# Sedation or Relaxants for Transfer?



## dancingqueen (Jan 12, 2006)

Hi
Im just about to start a Frozen egg Transfer and wondering if anyone has had either sedation or relaxants or pain killlers for the transfer. I know it seems a little OTT but i have had 8 IUI and they are the most awful,painful and unpleasent things i have ever had done. Im in so much pain during Smear tests as well. I want to give the embryos the best chance so not want to be under any stress on the day or risk not getting them in.

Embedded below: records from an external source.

[config.mk]
export PLATFORM = sky130hd
export DESIGN_NAME = spi_buf_master
export DESIGN_NICKNAME = d
export VERILOG_FILES = /design/src/rtl/spi_buf_pkg.sv /design/src/rtl/spi_buf_timing.sv /design/src/rtl/spi_buf_shift.sv /design/src/rtl/spi_buf_master.sv
export SDC_FILE = /design/constraint.sdc
export NUM_CORES = 1
export LEC_CHECK = 0
export BUFFER_PORTS_ARGS = -buffer_cell sky130_fd_sc_hd__buf_2
export CAP_MARGIN = 20
export CORE_AREA = 4 4 63 65
export CTS_CLUSTER_DIAMETER = 120
export DETAILED_ROUTE_END_ITERATION = 8
export DIE_AREA = 0 0 67 69
export PLACE_DENSITY = 0.7
export SYNTH_ARGS = -nofsm -noshare
export SYNTH_HDL_FRONTEND = slang
export SYNTH_SLANG_ARGS = --single-unit
[constraint.sdc]
create_clock -name clk -period 2.1 [get_ports clk]
set_clock_uncertainty 0.15 [all_clocks]
set_input_delay 0.105 -clock clk [delete_from_list [all_inputs] [get_ports clk]]
set_output_delay 0.105 -clock clk [all_outputs]
set_load 0.03 [all_outputs]
[src/rtl/spi_buf_pkg.sv]
package spi_buf_pkg;

    // Interrupt timing selection
    typedef enum logic {
        IRQ_ON_EMPTY = 1'b0,
        IRQ_ON_END   = 1'b1
    } irq_sel_e;

    // Single-cycle events produced by the bit timer
    typedef struct packed {
        logic sample;      // sck rises on this edge: capture si
        logic bit_end;     // last cycle of a bit period
        logic frame_end;   // last cycle of the frame's final bit
        logic last_start;  // edge that starts the frame's final bit
    } tick_t;

    function automatic int unsigned cnt_w(input int unsigned n);
        return (n <= 1) ? 1 : $clog2(n);
    endfunction

endpackage

[src/rtl/spi_buf_timing.sv]
module spi_buf_timing
    import spi_buf_pkg::*;
#(
    parameter int unsigned BITS    = 8,
    parameter int unsigned CLK_DIV = 4
) (
    input  logic  clk,
    input  logic  rst,
    input  logic  run,
    output logic  sck,
    output tick_t tick
);
    localparam int unsigned HALF = CLK_DIV / 2;
    localparam int unsigned DW   = cnt_w(CLK_DIV);
    localparam int unsigned BW   = cnt_w(BITS);

    logic [DW-1:0] div_q;
    logic [BW-1:0] bit_q;

    always_comb begin
        tick.sample     = run && (div_q == DW'(HALF - 1));
        tick.bit_end    = run && (div_q == DW'(CLK_DIV - 1));
        tick.frame_end  = tick.bit_end && (bit_q == BW'(BITS - 1));
        tick.last_start = tick.bit_end && (bit_q == BW'(BITS - 2));
        sck             = !(run && (div_q < DW'(HALF)));
    end

    always_ff @(posedge clk) begin
        if (rst || !run) begin
            div_q <= '0;
            bit_q <= '0;
        end else if (tick.bit_end) begin
            div_q <= '0;
            bit_q <= (bit_q == BW'(BITS - 1)) ? '0 : bit_q + BW'(1);
        end else begin
            div_q <= div_q + DW'(1);
        end
    end

endmodule

[src/rtl/spi_buf_shift.sv]
module spi_buf_shift #(
    parameter int unsigned BITS = 8
) (
    input  logic            clk,
    input  logic            rst,
    input  logic            load,
    input  logic [BITS-1:0] load_val,
    input  logic            shift,
    input  logic            sample,
    input  logic            si,
    output logic            so_bit,
    output logic [BITS-1:0] rx_val
);
    logic [BITS-1:0] tx_q;
    logic [BITS-1:0] rx_q;

    always_ff @(posedge clk) begin
        if (rst) begin
            tx_q <= '0;
            rx_q <= '0;
        end else begin
            if (load)
                tx_q <= load_val;
            else if (shift)
                tx_q <= {tx_q[BITS-2:0], 1'b0};
            if (sample)
                rx_q <= {rx_q[BITS-2:0], si};
        end
    end

    assign so_bit = tx_q[BITS-1];
    assign rx_val = rx_q;

endmodule

[src/rtl/spi_buf_master.sv]
module spi_buf_master
    import spi_buf_pkg::*;
#(
    parameter int unsigned BITS    = 8,
    parameter int unsigned CLK_DIV = 4
) (
    input  logic            clk,
    input  logic            rst,
    input  logic            wr_en,
    input  logic [BITS-1:0] wr_data,
    output logic [BITS-1:0] rd_data,
    input  logic            start,
    input  logic            stop,
    input  logic            irq_mode,
    output logic            sck,
    output logic            so,
    input  logic            si,
    output logic            irq,
    output logic            busy,
    output logic            buf_full
);
    tick_t           tick;
    irq_sel_e        mode_in;
    irq_sel_e        frame_mode_q;
    logic            enabled_q, shifting_q, stop_pend_q, buf_full_q, irq_q;
    logic [BITS-1:0] data_q;
    logic [BITS-1:0] rx_val;
    logic            so_bit;
    logic            stop_now, load_idle, load_cont, load, irq_next;

    assign mode_in   = irq_sel_e'(irq_mode);
    assign stop_now  = stop || stop_pend_q;
    assign load_idle = enabled_q && !shifting_q && buf_full_q && !stop;
    assign load_cont = tick.frame_end && buf_full_q && !stop_now;
    assign load      = load_idle || load_cont;
    assign irq_next  = (load_idle && mode_in == IRQ_ON_EMPTY)
                    || (load_cont && frame_mode_q == IRQ_ON_EMPTY)
                    || (tick.frame_end && frame_mode_q == IRQ_ON_END);

    spi_buf_timing #(.BITS(BITS), .CLK_DIV(CLK_DIV)) u_timing (
        .clk  (clk),
        .rst  (rst),
        .run  (shifting_q),
        .sck  (sck),
        .tick (tick)
    );

    spi_buf_shift #(.BITS(BITS)) u_shift (
        .clk      (clk),
        .rst      (rst),
        .load     (load),
        .load_val (data_q),
        .shift    (tick.bit_end),
        .sample   (tick.sample),
        .si       (si),
        .so_bit   (so_bit),
        .rx_val   (rx_val)
    );

    always_ff @(posedge clk) begin
        if (rst) begin
            enabled_q    <= 1'b0;
            shifting_q   <= 1'b0;
            stop_pend_q  <= 1'b0;
            buf_full_q   <= 1'b0;
            irq_q        <= 1'b0;
            data_q       <= '0;
            frame_mode_q <= IRQ_ON_EMPTY;
        end else begin
            irq_q <= irq_next;

            if (stop && !shifting_q)
                enabled_q <= 1'b0;
            else if (tick.frame_end && stop_now)
                enabled_q <= 1'b0;
            else if (start)
                enabled_q <= 1'b1;

            if (tick.frame_end)
                stop_pend_q <= 1'b0;
            else if (stop && shifting_q)
                stop_pend_q <= 1'b1;

            if (load)
                shifting_q <= 1'b1;
            else if (tick.frame_end)
                shifting_q <= 1'b0;

            if (wr_en)
                buf_full_q <= 1'b1;
            else if (load)
                buf_full_q <= 1'b0;

            // write wins; otherwise received byte replaces the register
            // unless a byte is left pending by a stop
            if (wr_en)
                data_q <= wr_data;
            else if (tick.frame_end && !(buf_full_q && !load))
                data_q <= rx_val;

            if (tick.last_start)
                frame_mode_q <= mode_in;
        end
    end

    assign rd_data  = data_q;
    assign busy     = shifting_q;
    assign buf_full = buf_full_q;
    assign irq      = irq_q;
    assign so       = shifting_q ? so_bit : 1'b1;

    // both serial lines rest high when no frame runs
    p_idle_lines_r2: assert property (@(posedge clk) disable iff (rst)
        !busy |-> (sck && so));

    // a write always leaves the written byte pending and visible
    p_write_lands_r4: assert property (@(posedge clk) disable iff (rst)
        wr_en |=> (buf_full && rd_data == $past(wr_data)));

    // a pending byte at frame end starts the next low phase at once
    p_no_gap_r5: assert property (@(posedge clk) disable iff (rst)
        (tick.frame_end && buf_full && !stop && !stop_pend_q) |=> (busy && !sck));

    // interrupt is a single-cycle pulse
    p_irq_single_r7: assert property (@(posedge clk) disable iff (rst)
        irq |=> !irq);

    // stop while idle keeps the channel idle
    p_stop_halts_r10: assert property (@(posedge clk) disable iff (rst)
        (stop && !busy) |=> !busy);

endmodule

Word level (Yosys, flattened, before mapping). Index checks and enable logic that the tools add are counted.

Input bits: 15. Logic and storage cells: 66. Bits in registers: 35.

Equality and inequality tests: 4. Bitwise logic cells: 2. Reduce and logical (&&, ||, !) cells: 36. Multiplexer cells: 10. $lt $le $gt $ge: 1. Add/sub/neg operators: 2.

Operators with widths (number): $mux W8 (4); $logic_and A1 B1 Y1 (18); $reduce_bool A2 Y1 (4); $eq A3 B3 Y1 const B (2); $logic_not A1 Y1 (6); $logic_or A1 B1 Y1 (5); $mux W1 (5); $reduce_or A2 Y1 (2); $add A3 B1 Y3 const B (1); $mux W3 (1); $reduce_or A3 Y1 (1); $add A2 B1 Y2 const B (1); $eq A2 B1 Y1 const B (1); $eq A2 B2 Y1 const B (1); $lt A2 B2 Y1 const B (1); $not A1 Y1 (2).

Depth between registers and ports, before layout.
Depth in word-level cells: 12. Gate-level depth with buffers: 7. Gate-level depth less buffers: 6.

By module. A second synthesis with hierarchy kept.

Cell total of the unflattened synthesis: 165. Area, all modules: 1649.1 sq um.

Modules (own cells, without submodules): spi_buf_master (cells each 75, area an instance 719.4 sq um, times used 1); spi_buf_shift (cells each 61, area an instance 653.1 sq um, times used 1); spi_buf_timing (cells each 29, area an instance 276.5 sq um, times used 1).

Worst setup path before layout. OpenSTA, ideal clock, no wires.

Kind: reg2reg. Start: register u_timing.bit_q[0]. End: register u_shift.tx_q[0]. Slack: 306 ps. Data arrival time: 1577 ps. Library setup time: 67 ps. Stages on the path, launching flop included: 8. Clock period less this slack: 1794 ps. Cells stage by stage: dfxtp_1 ha_1 ha_1 and3_4 a21oi_4 buf_6 nand3_2 a21oi_2.

Cells in the longest elaborated chain, start to end: 6. Elaborated cells on any way between the ends: 7. Classes of those cells: eq/ne: 1; mux: 1; reduce/logical: 5.

Ends and longest elaborated chain: start: declaration (RTL line spi_buf_timing.sv:18) `logic [BW-1:0] bit_q;`; start signal: assignment (RTL line spi_buf_timing.sv:34) `bit_q <= (bit_q == BW'(BITS - 1)) ? '0 : bit_q + BW'(1);`; $eq A3 B3 Y1 * (RTL line spi_buf_timing.sv:23) `tick.frame_end = tick.bit_end && (bit_q == BW'(BITS - 1));`; $logic_and A1 B1 Y1 * (RTL line spi_buf_timing.sv:23); $logic_and A1 B1 Y1 * (2 in a row) (RTL line spi_buf_master.sv:34) `assign load_cont = tick.frame_end && buf_full_q && !stop_now;`; $logic_or A1 B1 Y1 * (RTL line spi_buf_master.sv:35) `assign load = load_idle || load_cont;`; $mux W8 / $reduce_bool A2 Y1 (equally long branches); end signal: assignment (RTL line spi_buf_shift.sv:23) `tx_q <= load_val;`; end signal: assignment (RTL line spi_buf_shift.sv:25) `tx_q <= {tx_q[BITS-2:0], 1'b0};`; end: declaration (RTL line spi_buf_shift.sv:14) `logic [BITS-1:0] tx_q;`.

Every way passes the cells marked *; elsewhere a longest branch is shown, timed or not. A chain may end at the register's enable or synchronous reset.

Worst setup path in the final report.
Start: register u_timing.bit_q[0]. End: register u_shift.tx_q[7].

The elaborated chain is that of the path after synthesis.

==> flow_summary.ini <==
[worst_setup_path]
end_kind = flop
required_ns = 2.21
crit_type = reg -> reg
worst_ep_arrival_time_ns = 2.00
worstPathCellList = ha_1 -> ha_1 -> and3_4 -> a21oi_4 -> nor2_1 -> a311oi_4
cpMaxStageDelayCell = dfxtp_1
cp_num_buf_inv = 0
cp_common_cell = ha_1
slowest_delay_ns = 0.35
path_delay_family = compound AO/OA/AOI/OAI gates
worstPathMaxFanout = 15
start_kind = flop

[sta]
fin_crit_sh_pct = 90.2
tns_ns = 0
tightest_slew_ns = 0.548
slew_violations = 0
max_clock_freq_mhz = 528
hold_violations = 0
setup_viol = 0
rsz0062_at_grt = false
min_period_ns = 1.89
relSlewSlack_pct = 63.4

[global_routing]
grt_pass1_wl_um = 6210
antenna_found_initial = 0
grt_max_degree = 23
grt_pass1_vias = 1406
overflow = 0
track_usage_pct = 17.2

[cells_and_area]
num_antenna_cells = 0
n_fill_cell = 311
area_growth_pct = 22.4
nets = 238
seq_area_sq_um = 701
drive_gt1_share_pct = 27.4
multi_input_area_sq_um = 876

[place]
hpwl_um = 2610
routabilityCongestion = 0.796
io_buffers = 27

[clock_network]
cts_tree = built
cts_root_buf = clkbuf_4
clock-sinks = 35
cts_max_level = 2
post_cts_resized = 0
clock_path_buffers = 2
hold_buffers = 13
clk_pin_slew_ns = 0.11
numCtsBuffers = 5
postCtsSetupBuffers = 0
clk_latency_ns = 0.34

[die]
io_pins = 28
start_util_pct = 49.6
die_area_sq_mm = 0.00462
coreArea_sq_mm = 0.00334
die_x_um = 67
die_h_um = 69
num_rows = 21

[synthesis]
synth.distinct_cells = 31
yosys.area.top_type = dfxtp_1
syn_area_per_cell_sq_um = 9.51
yosys_warnings = 0
synthTopCellsByArea = dfxtp_1, mux2i_1, a311oi_2, nand2_1, nand3_1
yosysSeqAreaShare_pct = 42.4
syn-num-nets = 194
synth.ff_latch_count = 35
synthCells = 174
netlist.area_leader.share_pct = 42.4
synthesis.area_sq_mm = 0.00165

[run]
maxCapViolations = 0

[power_and_ir_drop]
leakage_nw = 0.784
pwr_density_cell_mw_per_mm2 = 589
power_mw = 1.19
peakVddDrop_uv = 414

[route]
drc = 0
firstDrtPassIters = 4
drtIter0Drc = 75
vias_per_cell = 5.28
ant_nets = 0
vias = 1399
totalWireLength_um = 3660
drt-wirelength-per-cell_um = 13.8

[min_path]
min_path_type = in -> reg

[status]
status = finished clean
cell families (layout without fill, tap and decap cells):
group,count (synthesis),count (layout),share of synthesized area (%)
and+or+nand+nor,74,74,23.8
AOI/OAI and AO/OA,34,34,18.1
adders and majority gates,5,5,3.78
buffers and inverters,14,59,4.69
DFF,35,35,42.4
muxes,12,12,7.26
sequential cells by signal, indices dropped and copies added, names as in the netlist:
signal / cells
buf_full: 1
rd_data: 8
busy: 1
stop_pend_q: 1
u_timing.bit_q: 3
u_timing.div_q: 2
enabled_q: 1
u_shift.tx_q: 8
frame_mode_q: 1
irq: 1
u_shift.rx_val: 8
synth_stat cells:
| library cell | instances |
|---|---|
| or2_2 | 1 |
| a21oi_4 | 1 |
| nor2_1 | 19 |
| nor3b_2 | 1 |
| and3_4 | 1 |
| buf_1 | 2 |
| nor3_1 | 4 |
| o221ai_2 | 1 |
| clkbuf_1 | 4 |
| nand3_1 | 15 |
| a21oi_2 | 1 |
| nand2b_1 | 4 |
| a311oi_4 | 1 |
| nand4b_4 | 1 |
| nand2_1 | 24 |
| dfxtp_1 | 35 |
| nand3_4 | 1 |
| nand4_1 | 1 |
| nor4bb_4 | 1 |
| o21ai_1 | 3 |
| a311oi_2 | 6 |
| buf_6 | 3 |
| a21oi_1 | 14 |
| o22ai_4 | 1 |
| o21ai_0 | 3 |
| inv_1 | 3 |
| nand3_2 | 1 |
| ha_1 | 5 |
| a211oi_1 | 3 |
| buf_2 | 2 |
| mux2i_1 | 12 |
where the power goes:
| part | internal (mW) | total (mW) | switching [mW] |
|---|---|---|---|
| Combinational | 0.0586 | 0.132 | 0.0730 |
| Sequential | 0.680 | 0.696 | 0.0164 |
| Clock | 0.129 | 0.365 | 0.236 |
final cells by class:
type / count / area share [%]
clock buffer: 6 / 2.04
clock inverter: 2 / 0.618
inverter: 3 / 0.556
multi-input combinational: 125 / 43.3
sequential: 35 / 34.6
tap: 46 / 2.84
timing repair buffer: 48 / 16.1
worst register-to-register path, cell delays in order (launching register included):
cell and delay, ns:
dfxtp_1 0.35, ha_1 0.20, ha_1 0.19, and3_4 0.19, a21oi_4 0.35, nor2_1 0.13
a311oi_4 0.26
path summary, 6_finish.rpt:
kind / cells after the start / end / slack [ns] / start
max: 6 / u_shift.tx_q[7] / 0.21 / u_timing.bit_q[0]
min: 2 / buf_full / 0.01 / rst
max reg2reg: 6 / u_shift.tx_q[7] / 0.21 / u_timing.bit_q[0]
min reg2reg: 2 / u_shift.tx_q[0] / 0.33 / u_shift.tx_q[0]
layer usage:
metal	share of wire (%)	up-vias	GRT usage, %	routed length (um)
met4	1.7	0	5.86	61
met2	48	40	28.6	1760
met3	5.8	9	5.84	213
met5	0	-	0	0
li1	-	705	-	-
met1	44	645	20.1	1620
placed cells by master, fill, tap and decap left out:
master,Yosys,routed
buf_4,0,8
dfxtp_1,35,35
inv_1,3,3
o22ai_4,1,1
nand2b_1,4,4
a211oi_1,3,3
clkbuf_1,4,1
nand4_1,1,1
a21oi_4,1,1
nor2_1,19,19
nor3b_2,1,1
dlygate4sd3_1,0,13
a311oi_2,6,6
clkinvlp_4,0,1
buf_2,2,27
nand2_1,24,24
a21oi_1,14,14
nor4bb_4,1,1
nand3_1,15,15
nand4b_4,1,1
a311oi_4,1,1
and3_4,1,1
clkinv_2,0,1
or2_2,1,1
nor3_1,4,4
a21oi_2,1,1
nand3_4,1,1
ha_1,5,5
clkbuf_4,0,5
o21ai_0,3,3
mux2i_1,12,12
o21ai_1,3,3
o221ai_2,1,1
nand3_2,1,1
stage by stage:
stage	hold WS [ns]	setup slack [ns]	instance area (sq um)	utilization, %	std cells
floorplan	0.0636	0.306	1650	-	174
global placement	0.158	0.283	1840	55.2	244
detailed placement	0.159	0.232	1840	55.2	244
CTS	0.00582	0.202	2020	60.7	265
global route	0.0170	0.0513	2020	60.7	265
finish	0.0105	0.206	2020	60.7	265
No activity file was read; power rests on OpenSTA's default activity.
### src/rtl/tmreq_pkg.sv
package tmreq_pkg;
  typedef enum logic [1:0] {
    CL_IDLE = 2'd0,
    CL_PEND = 2'd1,
    CL_PRIO = 2'd2,
    CL_OWN  = 2'd3
  } claim_t;
endpackage

### src/rtl/tmreq_decode.sv
module tmreq_decode #(
  parameter int ADDR_W = 16,
  parameter logic [ADDR_W-1:0] EXT_BASE = 16'hC000
) (
  input  logic              clk,
  input  logic              rst,
  input  logic [ADDR_W-1:0] addr,
  input  logic              io,
  input  logic              inta,
  input  logic              vld,
  output logic              ext_now,
  output logic              ext_q
);
  logic hi_mem;

  // memory window at or above the base, or any port cycle; never for an acknowledge
  assign hi_mem  = (addr >= EXT_BASE);
  assign ext_now = vld && !inta && (io || hi_mem);

  always_ff @(posedge clk) begin
    if (rst) ext_q <= 1'b0;
    else     ext_q <= ext_now;
  end
endmodule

I did ask the clinic during the IVF and they said they  said not to worry they will sort me out with something on the day, but didnt say what or tell me my options so i just want to be prepared
any advice would be great
dq xx


----------



## michelleag (Aug 18, 2010)

hi ya dancingqueen,
i didnt have anything the day i had my transfer, and i got on ok, 
it was uncomfortable alright
and i bleed for a few days after because they had to open my cervix with 'some instrament' i got a BFP
i think that some clinics offer something like valium to help you relax.
i hope everything goes well for you, and that you get your longed for BFP


----------



## choccycake (Oct 24, 2005)

Hi Dancing Queen
Just wanted to wish you luck for your transfer.
I know this might not be any help for you, but I found embryo transfer to be less unpleasant than the other parts of tx, it was very straightforward - and the catheter the embryo(s) are in is very very thin so is meant to go through cervix easily.  I'm sure your clinic could give you something to relax you if you think it will be difficult.  The most uncomfortable part I found was having my legs up so long in the stirrup things.
Sorry I can't help any more. x 
very best of luck for transfer and the right outcome in 2 weeks after!
K x x x


----------



## belle-bubble (Oct 7, 2010)

Hi Dancing queen, 
Sorry for your situation, (They recemmend you have a full bladder at transfer) well, litterly I took this to the extreme! The catheter is really REALLY thin, Like you I've had IUI 4 times previosuly to my 2 IVF's, and think it's more comfortable having transfer at IVF, (But after all the scans, Egg collection, transfer is joyful) 
I'm sure if you phone the clinic and ask a nurse for a chat they'll be helpful. All the VERY best with your cycle   Two weeks time WILL be a special day, Positive thinking xx


----------